We also use the `round()` function in order to remove unneeded decimal values.
**Question 5.** What proportion think government should increase taxes and spend more on health, education and social benefits?
Several R packages offer functions for computing confidence intervals and standard errors of means.
Here again, we privilege doing things by hand in order to properly undertstand what is happening in the background.
Under assumptions of simple random sampling, a 95% confidence of the mean is defined as plus or minus 1.96 times the standard error of the mean.
The standard error of the mean itself is the standard error of the mean (that is, the square root of its variance) divided by the square of the sample size.
Since we have functions for computing weighted means and variance in R, we can compute:
```{r cimean}
m.p<-wtd.mean(bsa20$PenExp2.r,weights=bsa20$BSA20_wt_new)
se.p<-sqrt(wtd.var(bsa20$PenExp2.r,weights=bsa20$BSA20_wt_new))
n<-sum(bsa20$BSA20_wt_new[!is.na(bsa20$PenExp2)])
ci<-c(m.p,m.p-1.96*(se.p/sqrt(n)),m.p+1.96*(se.p/sqrt(n)))
round(ci,1)
```
**Question 6** How much do people think they will get at state pension age?
### Answers
1. There are `r nrow(bsa20)` cases in the dataset.
2. The total number of variables is `r ncol(bsa20)`.
3. *`TAXSPEND` records responses to the questions of whether government should reduce/increase/maintain levels of taxation and spending.
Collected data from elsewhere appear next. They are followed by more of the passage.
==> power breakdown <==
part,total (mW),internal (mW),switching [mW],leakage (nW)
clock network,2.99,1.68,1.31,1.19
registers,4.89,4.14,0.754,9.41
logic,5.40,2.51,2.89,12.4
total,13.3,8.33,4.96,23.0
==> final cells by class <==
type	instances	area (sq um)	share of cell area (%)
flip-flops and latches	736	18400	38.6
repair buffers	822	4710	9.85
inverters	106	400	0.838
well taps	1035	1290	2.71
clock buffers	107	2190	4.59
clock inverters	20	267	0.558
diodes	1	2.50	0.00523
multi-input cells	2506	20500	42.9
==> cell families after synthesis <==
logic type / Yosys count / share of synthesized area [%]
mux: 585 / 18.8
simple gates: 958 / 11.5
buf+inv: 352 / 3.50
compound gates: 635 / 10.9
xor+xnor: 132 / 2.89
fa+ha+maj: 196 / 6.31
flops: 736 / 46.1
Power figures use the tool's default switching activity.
There are three possible responses to the question.* `EUVOTWHO` records responses to the question 'Did you vote to 'remain a member of the EU' or to 'leave the EU'?'
The responses are 'Remain' or 'Leave'.
\*`PenExp2` contains responses to the question 'How much do you think someone who reaches State Pension age today would receive in pounds per week?'
Responses are numeric.
4. There are two reasons for the many not applicable.
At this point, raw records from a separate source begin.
--- src/esr_fifo.sv ---
// Purpose: Holds no code; the request FIFO sits beside the shift register block
// Assumes: Nothing
// Notes: Keeping the FIFO next to its only user keeps all logic together

--- src/common/esr_pkg.sv ---
// Purpose: Shared constants and types for the eight-stage shift register block
// Assumes: One program clock, synchronous active-high reset
// Notes: Stage 1 is bit 0, stage 8 is bit 7
package esr_pkg;
	localparam int STAGES = 8;
	localparam int SEL_W = 3;
	localparam logic [2:0] SEL_LAST = 3'h7;
	localparam int FIFO_DEPTH = 32;
	localparam logic [7:0] STAGE_RESET = 8'h00;
	localparam logic DIR_UP = 1'h0;
	localparam logic DIR_DOWN = 1'h1;

	// One shift request: serial bit and direction, sampled together
	typedef struct packed {
		logic data;
		logic dir;
	} esr_req_t;

	typedef enum logic [1:0] {
		ESR_COLD = 2'b00,
		ESR_RUN = 2'b01
	} esr_state_t;
endpackage

--- src/esr_shift_reg.sv ---
// Function
// - Rising trigger edge samples serial input and shifts it in
// - Falling trigger edge changes nothing
// - Direction low shifts upward, first stage toward last stage
// - Direction high shifts downward, last stage toward first stage
// - Upward: input enters first stage, each stage takes one below
// - Downward: input enters last stage, each stage takes one above
// - Output always equals the stage chosen by the select parameter
// - Retentive option keeps all eight stages across power loss
// - Non-retentive: contents lost at restart, shifting starts afresh
//
// Purpose: Eight-stage bidirectional shift register function block
// Assumes: Inputs come from logic on core_clk; power_up marks a power restart
// Notes: Requests queue in a FIFO; stages update when the FIFO drains
`timescale 1ns/1ns
`default_nettype none
module esr_shift_reg #(
	parameter logic [2:0] OUT_SEL = esr_pkg::SEL_LAST,
	parameter bit RETAIN = 1'b0,
	parameter int DEPTH = esr_pkg::FIFO_DEPTH
) (
	input wire logic core_clk,
	input wire logic rst,
	input wire logic power_up,
	input wire logic trigger,
	input wire logic serial_in,
	input wire logic dir,
	input wire logic drain_ready,
	output logic stage_out,
	output logic [esr_pkg::STAGES-1:0] stages,
	output logic req_ready
);
	import esr_pkg::*;

	logic trigger_prev;
	logic rise;
	esr_req_t req;
	esr_req_t head;
	logic head_valid;
	logic take;
	logic fifo_ready;
	logic [STAGES-1:0] next_stages;

	// Edge against last program cycle's level
	assign rise = trigger && !trigger_prev;
	assign req = '{data: serial_in, dir: dir};
	assign take = head_valid && drain_ready;

	always_ff @(posedge core_clk) begin
		if (rst) begin
			trigger_prev <= 1'b0;
		end else begin
			trigger_prev <= trigger;
		end
	end

	// A full FIFO drops the edge; req_ready warns the program to pace triggers
	esr_fifo #(.WIDTH($bits(esr_req_t)), .DEPTH(DEPTH)) u_fifo (
		.core_clk(core_clk),
		.rst(rst),
		.in_valid(rise),
		.in_ready(fifo_ready),
		.in_data(req),
		.out_valid(head_valid),
		.out_ready(drain_ready),
		.out_data(head)
	);

	always_comb begin
		if (head.dir == DIR_UP) begin
			next_stages = {stages[STAGES-2:0], head.data};
		end else begin
			next_stages = {head.data, stages[STAGES-1:1]};
		end
	end

	// Retention models power loss: power_up only clears when not retentive
	always_ff @(posedge core_clk) begin
		if (rst) begin
			stages <= STAGE_RESET;
		end else if (power_up && !RETAIN) begin
			stages <= STAGE_RESET;
		end else if (take) begin
			stages <= next_stages;
		end
	end

	always_ff @(posedge core_clk) begin
		if (rst) begin
			stage_out <= 1'b0;
			req_ready <= 1'b0;
		end else begin
			stage_out <= next_out();
			req_ready <= fifo_ready;
		end
	end

	function automatic logic next_out();
		if (rst) begin
			return 1'b0;
		end
		if (power_up && !RETAIN) begin
			return 1'b0;
		end
		if (take) begin
			return next_stages[OUT_SEL];
		end
		return stages[OUT_SEL];
	endfunction

	// Shift checks skip power_up cycles, where a non-retentive clear wins
	chk_fall_no_shift: assert property (@(posedge core_clk) disable iff (rst)
		(!head_valid && !power_up) |=> $stable(stages))
		else $error("stages changed without a queued edge");
	chk_up_entry: assert property (@(posedge core_clk) disable iff (rst)
		(take && !power_up && head.dir == DIR_UP) |=> stages[0] == $past(head.data))
		else $error("upward shift did not load first stage");
	chk_up_move: assert property (@(posedge core_clk) disable iff (rst)
		(take && !power_up && head.dir == DIR_UP)
		|=> stages[STAGES-1:1] == $past(stages[STAGES-2:0]))
		else $error("upward shift moved stages wrongly");
	chk_down_entry: assert property (@(posedge core_clk) disable iff (rst)
		(take && !power_up && head.dir == DIR_DOWN)
		|=> stages[STAGES-1] == $past(head.data))
		else $error("downward shift did not load last stage");
	chk_down_move: assert property (@(posedge core_clk) disable iff (rst)
		(take && !power_up && head.dir == DIR_DOWN)
		|=> stages[STAGES-2:0] == $past(stages[STAGES-1:1]))
		else $error("downward shift moved stages wrongly");
	chk_out_select: assert property (@(posedge core_clk) disable iff (rst)
		stage_out == stages[OUT_SEL])
		else $error("output does not follow selected stage");
	chk_edge_queue: assert property (@(posedge core_clk) disable iff (rst)
		(rise && fifo_ready && !head_valid) |=> head_valid ##0 head.data == $past(serial_in))
		else $error("rising edge not queued with sampled input");
	chk_dir_queue: assert property (@(posedge core_clk) disable iff (rst)
		(rise && fifo_ready && !head_valid) |=> head.dir == $past(dir))
		else $error("rising edge not queued with sampled direction");
	chk_power_clear: assert property (@(posedge core_clk) disable iff (rst)
		(power_up && !RETAIN) |=> stages == STAGE_RESET)
		else $error("non-retentive restart kept stage contents");
	chk_power_out: assert property (@(posedge core_clk) disable iff (rst)
		(power_up && !RETAIN) |=> !stage_out)
		else $error("non-retentive restart kept the output high");
	chk_retain_keep: assert property (@(posedge core_clk) disable iff (rst)
		(power_up && RETAIN && !take) |=> $stable(stages))
		else $error("retentive restart lost stage contents");
	// The reset edge itself clears the previous level, so skip the edge after it
	chk_edge_prev: assert property (@(posedge core_clk) disable iff (rst)
		(!$past(rst) && $past(trigger) && trigger) |-> !rise)
		else $error("edge seen while trigger held high");
	chk_idle_out: assert property (@(posedge core_clk) disable iff (rst)
		(!take && !power_up) |=> $stable(stage_out))
		else $error("output changed without a shift");
	chk_stall_hold: assert property (@(posedge core_clk) disable iff (rst)
		(!drain_ready && !power_up) |=> $stable(stages))
		else $error("stages changed while draining was stalled");
	// req_ready is a registered copy, so it shows a full FIFO one edge late
	chk_ready_lag: assert property (@(posedge core_clk) disable iff (rst)
		!$past(rst) |-> req_ready == $past(fifo_ready))
		else $error("queue ready flag does not lag the FIFO by one cycle");
	// Reset must clear the outputs even though the other checks are off then
	chk_reset_clear: assert property (@(posedge core_clk)
		rst |=> (stages == STAGE_RESET && !stage_out && !req_ready))
		else $error("reset did not clear the outputs");
endmodule

// Valid/ready FIFO for shift requests; depth must be a power of two
// One extra pointer bit tells full from empty without a separate counter
module esr_fifo #(
	parameter int WIDTH = 2,
	parameter int DEPTH = 32
) (
	input wire logic core_clk,
	input wire logic rst,
	input wire logic in_valid,
	output logic in_ready,
	input wire logic [WIDTH-1:0] in_data,
	output logic out_valid,
	input wire logic out_ready,
	output logic [WIDTH-1:0] out_data
);
	localparam int AW = $clog2(DEPTH);
	logic [WIDTH-1:0] mem [DEPTH];
	logic [AW:0] wptr;
	logic [AW:0] rptr;
	logic push;
	logic pop;
	assign push = in_valid && in_ready;
	assign pop = out_valid && out_ready;
	// Full when the pointers differ by exactly the depth
	assign in_ready = (wptr - rptr) != (AW+1)'(DEPTH);
	assign out_valid = wptr != rptr;
	// Head word is read without a register so it is valid together with out_valid
	assign out_data = mem[rptr[AW-1:0]];

	// Storage is not reset; out_valid alone says whether the head word means anything
	always_ff @(posedge core_clk) begin
		if (push) begin
			mem[wptr[AW-1:0]] <= in_data;
		end
	end

	always_ff @(posedge core_clk) begin
		if (rst) begin
			wptr <= '0;
			rptr <= '0;
		end else begin
			if (push) begin
				wptr <= wptr + 1'b1;
			end
			if (pop) begin
				rptr <= rptr + 1'b1;
			end
		end
	end

	chk_fifo_depth: assert property (@(posedge core_clk) disable iff (rst)
		(wptr - rptr) <= (AW+1)'(DEPTH))
		else $error("request FIFO count exceeds its depth");
endmodule
`default_nettype wire

--- config.mk ---
export PLATFORM = sky130hd
export DESIGN_NAME = esr_shift_reg
export DESIGN_NICKNAME = d
export VERILOG_FILES = /design/src/esr_fifo.sv /design/src/common/esr_pkg.sv /design/src/esr_shift_reg.sv
export SDC_FILE = /design/constraint.sdc
export NUM_CORES = 1
export LEC_CHECK = 0
export ABC_AREA = 1
export BUFFER_PORTS_ARGS = -buffer_cell sky130_fd_sc_hd__clkbuf_2
export CAP_MARGIN = 25
export CORE_UTILIZATION = 60
export CTS_CLUSTER_SIZE = 30
export DETAILED_ROUTE_END_ITERATION = 16
export PLACE_DENSITY = 0.78
export SLEW_MARGIN = 20
export SYNTH_ARGS = -nofsm -noshare
export SYNTH_HDL_FRONTEND = slang
export SYNTH_SLANG_ARGS = --single-unit
--- constraint.sdc ---
create_clock -name core_clk -period 2.9 [get_ports core_clk]
set_clock_uncertainty 0.1 [all_clocks]
set_input_delay 0.145 -clock core_clk [delete_from_list [all_inputs] [get_ports core_clk]]
set_output_delay 0.145 -clock core_clk [all_outputs]
set_load 0.05 [all_outputs]
==> impl_results.md <==
* Status: finished clean
* Min Tclk post-route at around 2.5 ns
* Die area at about 0.0075 sq mm
* Unrepaired setup endpoints after global routing: false
* Critical path arrival at 2.44 ns
* CTS tree: yes
* Longest Clk Path Bufs at 2
* Req. time, crit path at between 2 and 3 ns
* FP Rows at 30
* Maximum capacitance violations at 0
* Pins Over Slew Limit at 0
* Final number of setup-violating endpoints at 0
* Placer Congestion at 0.8268
* Htree depth at 3
* Worst-Skew Late Latency at roughly 0.36 ns
* First-pass GRT wire length at between 10 and 15 mm
* Die Span X at ~86 microns
* Total global routing overflow at 0
* Largest net degree at the start of global routing at 39
* I/O pins at 17
* VDD IR max at 0.0005213 V
* Final hold slack at 0.01310 ns
* Ant. Diodes at 0
* HP Start: rst
* Die H at ~86 microns
* Maximum clock frequency at 396.6 MHz
* Syn nets at 478
* Number of global-route vias before repair at 2940
* Share of post-route cells with drive strength above 1 at 0.08333
* Flops & latches, synth at 92
* Hold Crit Class: in2reg
* Crit Path Max Fanout at 38
* Final TNS setup at 0 ns
* Leak Pwr at around 0.0017 uW
* CTS clock-pin slew for the worst setup and hold paths at 0.09 ns
* Slew margin rel. at 0.5950
* Unique masters post-synth at 26
* Routed wire per std cell at 15.03 microns
* All-layer global routing usage at 0.2481
* DP HPWL at 5.614 mm
* Worst Tran Pin Value at 0.6076 ns
* # DRC at 0
* Syn_area_per_cell at 9.285 sq um
* Mapped Cells at 461
* Cell Pwr Density at 745.2 mW/mm^2
* Post-Layout Cell Count at 576
* RR Startpoint: u_fifo.wptr[2]$_SDFFE_PP0P_
* Initial Util at 0.6266
* TritonCTS Sinks at 92
* Total core area at between 0.006 and 0.007 sq mm
* Hold path cells at 2
* Hold EP: u_fifo.wptr[2]$_SDFFE_PP0P_
* R2R depth at 10
* First DRT Iteration DRCs at 234
* IO Port Bufs at 16
* Slowest cell on crit path: dfxtp_1
* Crit path launch type: register
* Pre-antenna DRT Iters at 6
* Path type of the worst setup path: reg2reg
* Area Growth Syn to Fin at 7.103%
* Routed WL at approximately 8.7 mm
* Worst reg-to-reg setup slack at ~0.38 ns
* Critical path cell sequence: ha_1, inv_1, o21ai_1, nand2_1, nand3_1, xor2_1, nand2_2, nand2_2, buf_12, nor3_1
* Vias at 3182
* Most used cell, CP: nand2_2
* Placed cell count at 558
* TritonCTS Buffers at 9
* Vias per inst at 5.524
* Initial antenna violation count at 0
* Reg2reg end: u_fifo.mem[20][0]$_DFFE_PP_
* Final period util at 0.8694
* CTS root buffer: clkbuf_8
* Nets at 493
* Final Hold Vio Count at 0
* Synthesis warning total at 0
* CP Capture Type: register
* Sequential-to-total area share from yosys stat at 0.5799
* Critical Path Max Stage Delay at between 0.5 and 0.6 ns
* Post-route ant nets at 0
* Cell area after synthesis at 0.004280 sq mm
[worst max-delay path by stage]
stage,startpoint,to,slack [ns],cells after the start
after floorplan,u_fifo.rptr[4]$_SDFFE_PP0P_,u_fifo.mem[11][0]$_DFFE_PP_,0.68,12
after global placement,u_fifo.wptr[2]$_SDFFE_PP0P_,u_fifo.mem[22][0]$_DFFE_PP_,0.61,10
after detailed placement,u_fifo.wptr[2]$_SDFFE_PP0P_,u_fifo.mem[12][1]$_DFFE_PP_,0.42,10
after CTS,u_fifo.wptr[2]$_SDFFE_PP0P_,u_fifo.mem[12][1]$_DFFE_PP_,0.40,10
after global routing,u_fifo.wptr[2]$_SDFFE_PP0P_,u_fifo.mem[6][0]$_DFFE_PP_,0.21,10
final,u_fifo.wptr[2]$_SDFFE_PP0P_,u_fifo.mem[20][0]$_DFFE_PP_,0.38,10
[layout make-up]
type                       count  area, sq um
fill                         544         2247
sequential                    92         2482
tap                           96        120.1
multi-input combinational    314         1520
clock inverter                 3        38.79
inverter                      36        135.1
timing repair buffer          23        152.6
clock buffer                  12        135.1
[registers in the layout, summed over array words and instances (netlist names), named ones only]
register / count
trigger_prev: 1
req_ready: 1
stages: 8
u_fifo.wptr: 6
u_fifo.mem: 64
stage_out: 1
u_fifo.rptr: 6
[critical path, delay by kind of cell, from the launching register on]
| family | cells | cell delay [ns] |
|---|---|---|
| AND/OR/NAND/NOR | 5 | 0.67 |
| XOR/XNOR | 1 | 0.18 |
| buffers and inverters | 2 | 0.29 |
| flip-flops | 1 | 0.53 |
| AO/OA/AOI/OAI | 1 | 0.06 |
| adder cells (fa/ha/maj) | 1 | 0.34 |
[stage by stage]
step / power [uW] / cell area [sq um] / setup slack (ns) / util
floorplan: 2429 / 4280 / 0.6836 / -
global placement: 2603 / 4380 / 0.6095 / 0.6412
detailed placement: 2638 / 4380 / 0.4240 / 0.6412
CTS: 3423 / 4584 / 0.3994 / 0.6711
global route: 3597 / 4584 / 0.2068 / 0.6711
finish: 3416 / 4584 / 0.3788 / 0.6711
[kinds of logic (layout without fill, tap and decap cells)]
group / Yosys count / after routing / synth area share
XOR/XNOR: 5 / 5 / 0.01023
adder cells (fa/ha/maj): 10 / 10 / 0.02923
buffers and inverters: 55 / 74 / 0.06489
AO/OA/AOI/OAI: 26 / 26 / 0.03186
flip-flops: 92 / 92 / 0.5799
AND/OR/NAND/NOR: 273 / 273 / 0.2838
[layer usage]
| layer | GRT usage | wire (microns) |
|---|---|---|
| met5 | 0 | 0 |
| met4 | 0.1379 | 143 |
| met3 | 0.03333 | 537 |
| met2 | 0.4105 | 4391 |
| met1 | 0.3179 | 3584 |
[power by group]
group	internal, uW	total (uW)	switching [uW]
clock	391	799	408
combinational	319	1100	778
sequential	1460	1520	56.6
total	2170	3420	1240
[Yosys cell counts]
cell      instances  area share
a21oi_2           1      0.0020
nand3_4           2      0.0082
dfxtp_1          28        0.13
edfxtp_1         64        0.45
buf_2             9       0.011
nor2_1           25       0.022
ha_1             10       0.029
or2_0             1      0.0015
clkbuf_1          2      0.0018
inv_1            29       0.025
o31ai_1           1      0.0018
nand3b_1          1      0.0018
o21ai_0           7      0.0082
nand4_1           2      0.0029
a21oi_1          16       0.019
nor3_1           32       0.037
xnor2_1           1      0.0020
nand2_1         128        0.11
nand2_4           1      0.0026
xor2_1            4      0.0082
nand2_2           2      0.0029
nand3_1          79       0.092
o21ai_1           1      0.0012
clkinv_1          4      0.0035
buf_6             8       0.021
inv_2             3      0.0026
[layout by cell type, fill, tap and decap left out, types with 2 or more instances in the layout]
| cell | count |
|---|---|
| buf_4 | 3 |
| o21ai_0 | 7 |
| nor2_1 | 25 |
| clkinv_1 | 5 |
| inv_2 | 3 |
| edfxtp_1 | 64 |
| nand2_2 | 2 |
| inv_1 | 29 |
| dfxtp_1 | 28 |
| nand4_1 | 2 |
| xor2_1 | 4 |
| clkbuf_2 | 16 |
| clkbuf_1 | 3 |
| clkbuf_8 | 9 |
| dlygate4sd3_1 | 3 |
| nand3_1 | 79 |
| ha_1 | 10 |
| nor3_1 | 32 |
| a21oi_1 | 16 |
| nand2_1 | 128 |
| nand3_4 | 2 |
[timing repair]
| action | in CTS | in global routing |
|---|---|---|
| resized for setup | 0 | 0 |
| hold buffers | 3 | 0 |
| setup buffers | 0 | 0 |
| hold endpoints to repair | 5 | 0 |
Note: power is estimated with default switching activity, not from simulation.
- Routing: the question is only asked to those who said yes to a previous question (EURefV2).
- Versions 5 and 6 - The BSA uses a split sample and the question is only asked in Versions 5 and 6.
5. Between `r ciprop[3,3]` and `r ciprop[3,4]`% in the population say the government should increase taxes and spend more.
6. The amount people think they will get at state pension age varies between £`r round(ci[2])` and £`r round(ci[3])`, with an average (ie mean) in the region of £`r round(ci[1])`.